New figures released by INSTAT show that both wages and the employment level increased during the second quarter of 2021. This could be an indicator of economic recovery, driven in part by the tourism season following the pandemic-induced downturn.

Data published by the Albanian Institute of Statistics show that the average monthly wage increased by almost 5% when compared to the same period last year. The average individual now takes home 56,710 Lek or EUR 466.72.

The average salary has been on an upwards trajectory, asides from a dip during 2020, since 2018. While the increase is good news on paper, it must be considered in the context of rising inflation.

In terms of wages by sector, those working in insurance earned around 2.3 times more than the average salary, while those working in agriculture, forestry and fishing, earn a steep 36.7% less.

As for those that witnessed the biggest increase in salary, retail, transport, accommodation, and food services grew by 9.2% As prices continue to boom, particularly in Tirana, it’s surprising that real estate agents saw the smallest amount of growth at just 0.7% when compared with 2020.

After the financial services sector, those working in IT, public administration, and arts and entertainment had the highest salaries. Those in the IT sector take home on average just shy of 90,000 lek (EUR 740) a month.

Employment also registered a slight increase based on the previous year. During Q2 21, the employment rate for those aged between 15 and 64, was 60.7%. This was an increase of 1% in the same period of 2020, and 2.9% compared with Q1 21.

The official unemployment rate in Albania as of Q2 21 is 11.6%. This decreased by 2.5% when compared to the whole of 2020. The average rate in the EU is just 7.1%.

When it comes to the youth unemployment rate, specifically those between 15-29, it has reached 19.9%, although this is a decrease of 1.5 percentage points on the previous year. The EU average for youth unemployment is 16.8%.

It’s likely that much of this increase will be down to work in the tourism sector. The start of the summer season in April/May saw restaurants and hotels hire greater numbers of staff. These are mainly seasonal roles and by October, most will be out of work.

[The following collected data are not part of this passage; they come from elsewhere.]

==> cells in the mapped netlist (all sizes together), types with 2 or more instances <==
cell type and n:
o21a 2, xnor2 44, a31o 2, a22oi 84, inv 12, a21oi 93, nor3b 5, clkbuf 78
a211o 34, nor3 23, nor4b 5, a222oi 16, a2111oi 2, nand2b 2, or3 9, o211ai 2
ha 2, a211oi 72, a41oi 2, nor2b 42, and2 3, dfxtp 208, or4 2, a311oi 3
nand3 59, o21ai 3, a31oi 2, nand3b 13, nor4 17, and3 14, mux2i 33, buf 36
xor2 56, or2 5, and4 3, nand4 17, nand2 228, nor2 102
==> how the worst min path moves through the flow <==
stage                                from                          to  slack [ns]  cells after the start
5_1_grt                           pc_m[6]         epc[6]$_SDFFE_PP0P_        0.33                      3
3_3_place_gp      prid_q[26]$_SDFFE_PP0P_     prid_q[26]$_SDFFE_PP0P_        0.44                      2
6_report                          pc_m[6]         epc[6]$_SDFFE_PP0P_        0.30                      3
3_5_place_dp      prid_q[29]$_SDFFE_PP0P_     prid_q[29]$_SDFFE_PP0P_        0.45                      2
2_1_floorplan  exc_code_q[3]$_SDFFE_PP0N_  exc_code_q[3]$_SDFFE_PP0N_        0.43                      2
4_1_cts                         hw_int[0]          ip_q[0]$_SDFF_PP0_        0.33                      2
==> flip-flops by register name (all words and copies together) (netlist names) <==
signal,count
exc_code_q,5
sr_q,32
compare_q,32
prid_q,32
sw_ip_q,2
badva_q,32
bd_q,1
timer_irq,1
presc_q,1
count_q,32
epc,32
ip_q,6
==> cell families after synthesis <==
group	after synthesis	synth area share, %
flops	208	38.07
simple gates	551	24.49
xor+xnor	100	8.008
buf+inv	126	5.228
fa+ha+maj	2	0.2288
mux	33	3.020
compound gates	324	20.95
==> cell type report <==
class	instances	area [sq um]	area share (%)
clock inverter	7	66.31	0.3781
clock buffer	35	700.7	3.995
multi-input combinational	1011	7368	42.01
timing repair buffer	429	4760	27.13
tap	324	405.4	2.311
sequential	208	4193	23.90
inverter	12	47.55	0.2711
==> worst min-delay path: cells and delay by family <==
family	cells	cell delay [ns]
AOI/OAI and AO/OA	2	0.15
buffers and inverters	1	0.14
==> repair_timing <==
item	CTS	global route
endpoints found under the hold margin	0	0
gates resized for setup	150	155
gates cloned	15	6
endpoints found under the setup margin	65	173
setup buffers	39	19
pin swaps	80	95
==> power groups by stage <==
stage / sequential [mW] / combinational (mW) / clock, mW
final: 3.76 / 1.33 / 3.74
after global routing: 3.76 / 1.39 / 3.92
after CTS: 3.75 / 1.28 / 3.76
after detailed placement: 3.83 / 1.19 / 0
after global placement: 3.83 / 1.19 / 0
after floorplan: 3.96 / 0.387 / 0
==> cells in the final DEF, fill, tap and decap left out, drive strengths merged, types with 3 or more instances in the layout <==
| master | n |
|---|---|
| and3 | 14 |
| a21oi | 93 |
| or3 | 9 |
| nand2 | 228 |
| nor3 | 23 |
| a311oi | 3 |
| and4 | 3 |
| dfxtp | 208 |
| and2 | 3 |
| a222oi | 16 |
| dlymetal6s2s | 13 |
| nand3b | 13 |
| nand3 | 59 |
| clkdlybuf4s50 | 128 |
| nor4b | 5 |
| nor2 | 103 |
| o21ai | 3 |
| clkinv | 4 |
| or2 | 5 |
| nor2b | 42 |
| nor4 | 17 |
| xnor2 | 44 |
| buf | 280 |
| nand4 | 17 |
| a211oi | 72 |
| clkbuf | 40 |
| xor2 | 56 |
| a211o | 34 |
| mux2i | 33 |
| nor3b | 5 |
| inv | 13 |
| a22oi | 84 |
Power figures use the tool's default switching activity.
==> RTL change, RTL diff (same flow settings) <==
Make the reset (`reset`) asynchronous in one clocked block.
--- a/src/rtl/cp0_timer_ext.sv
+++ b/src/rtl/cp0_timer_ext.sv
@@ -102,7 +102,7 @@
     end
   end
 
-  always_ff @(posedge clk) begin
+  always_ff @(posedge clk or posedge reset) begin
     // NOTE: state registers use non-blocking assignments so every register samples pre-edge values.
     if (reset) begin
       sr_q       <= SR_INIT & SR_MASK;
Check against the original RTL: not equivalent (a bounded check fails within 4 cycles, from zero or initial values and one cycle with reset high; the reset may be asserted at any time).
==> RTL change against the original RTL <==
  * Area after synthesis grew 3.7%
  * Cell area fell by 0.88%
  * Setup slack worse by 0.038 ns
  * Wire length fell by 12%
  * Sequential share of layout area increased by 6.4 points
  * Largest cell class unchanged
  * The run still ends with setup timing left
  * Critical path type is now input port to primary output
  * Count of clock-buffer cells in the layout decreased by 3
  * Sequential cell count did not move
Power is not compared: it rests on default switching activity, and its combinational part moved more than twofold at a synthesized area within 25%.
--- src/flat_wrapper.sv ---
// flat-port wrapper written by rule: the top's interface ports become plain ports
module datapath_param_flat 
#(
  parameter int           W        = 16,
  parameter logic [W-1:0] RESET_PC = '0
)
  (clk, reset, bus_s_addr, bus_en_inst, bus_en_a, bus_en_b, bus_alu_op, bus_en_f, bus_en_mdr, bus_s_regfile_din, bus_we_regfile, bus_s_next_pc, bus_en_pc, bus_din, bus_opcode, bus_zero, bus_neg, bus_carry, bus_busy, bus_addr, bus_dout, bus_dbg_cnt);
  datapath_param_if #(.W(W)) bus_i ();
  input logic clk;
  input logic reset;
  input wire logic [$bits(bus_i.s_addr)-1:0] bus_s_addr;
  input wire logic [$bits(bus_i.en_inst)-1:0] bus_en_inst;
  input wire logic [$bits(bus_i.en_a)-1:0] bus_en_a;
  input wire logic [$bits(bus_i.en_b)-1:0] bus_en_b;
  input wire logic [$bits(bus_i.alu_op)-1:0] bus_alu_op;
  input wire logic [$bits(bus_i.en_f)-1:0] bus_en_f;
  input wire logic [$bits(bus_i.en_mdr)-1:0] bus_en_mdr;
  input wire logic [$bits(bus_i.s_regfile_din)-1:0] bus_s_regfile_din;
  input wire logic [$bits(bus_i.we_regfile)-1:0] bus_we_regfile;
  input wire logic [$bits(bus_i.s_next_pc)-1:0] bus_s_next_pc;
  input wire logic [$bits(bus_i.en_pc)-1:0] bus_en_pc;
  input wire logic [$bits(bus_i.din)-1:0] bus_din;
  output wire logic [$bits(bus_i.opcode)-1:0] bus_opcode;
  output wire logic [$bits(bus_i.zero)-1:0] bus_zero;
  output wire logic [$bits(bus_i.neg)-1:0] bus_neg;
  output wire logic [$bits(bus_i.carry)-1:0] bus_carry;
  output wire logic [$bits(bus_i.busy)-1:0] bus_busy;
  output wire logic [$bits(bus_i.addr)-1:0] bus_addr;
  output wire logic [$bits(bus_i.dout)-1:0] bus_dout;
  output wire logic [$bits(bus_i.dbg_cnt)-1:0] bus_dbg_cnt;
  assign bus_i.s_addr = bus_s_addr;
  assign bus_i.en_inst = bus_en_inst;
  assign bus_i.en_a = bus_en_a;
  assign bus_i.en_b = bus_en_b;
  assign bus_i.alu_op = bus_alu_op;
  assign bus_i.en_f = bus_en_f;
  assign bus_i.en_mdr = bus_en_mdr;
  assign bus_i.s_regfile_din = bus_s_regfile_din;
  assign bus_i.we_regfile = bus_we_regfile;
  assign bus_i.s_next_pc = bus_s_next_pc;
  assign bus_i.en_pc = bus_en_pc;
  assign bus_i.din = bus_din;
  assign bus_opcode = bus_i.opcode;
  assign bus_zero = bus_i.zero;
  assign bus_neg = bus_i.neg;
  assign bus_carry = bus_i.carry;
  assign bus_busy = bus_i.busy;
  assign bus_addr = bus_i.addr;
  assign bus_dout = bus_i.dout;
  assign bus_dbg_cnt = bus_i.dbg_cnt;
  datapath_param #(.W(W), .RESET_PC(RESET_PC)) u_core (.clk(clk), .reset(reset), .bus(bus_i));
endmodule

More men are employed than women. Currently, female labor force participation is 60.9% while for men it’s 77.3% evidencing a big disparity between the two. Women’s participation only increased by a barely noticeable 0.2% in 2020.

In August, inflation hit a four-year-high at 2.4%. This is the highest since January 2017, according to INSTAT. This has lead to a surge in the price of eggs, dairy, meat, bread, fruit, and vegetables. 

Coffee has also increased in price by up to 40%.

The rise in costs can be attributed to a variety of factors including the impact of the COVID-19 pandemic on the global supply chain.

Meanwhile, the American Chamber of Commerce’s Business Index for 2020 found that confidence in doing business in the country was falling. In fact, Albania’s score which fell to 37.6 out of 100, was the lowest since the index’s inception in 2012.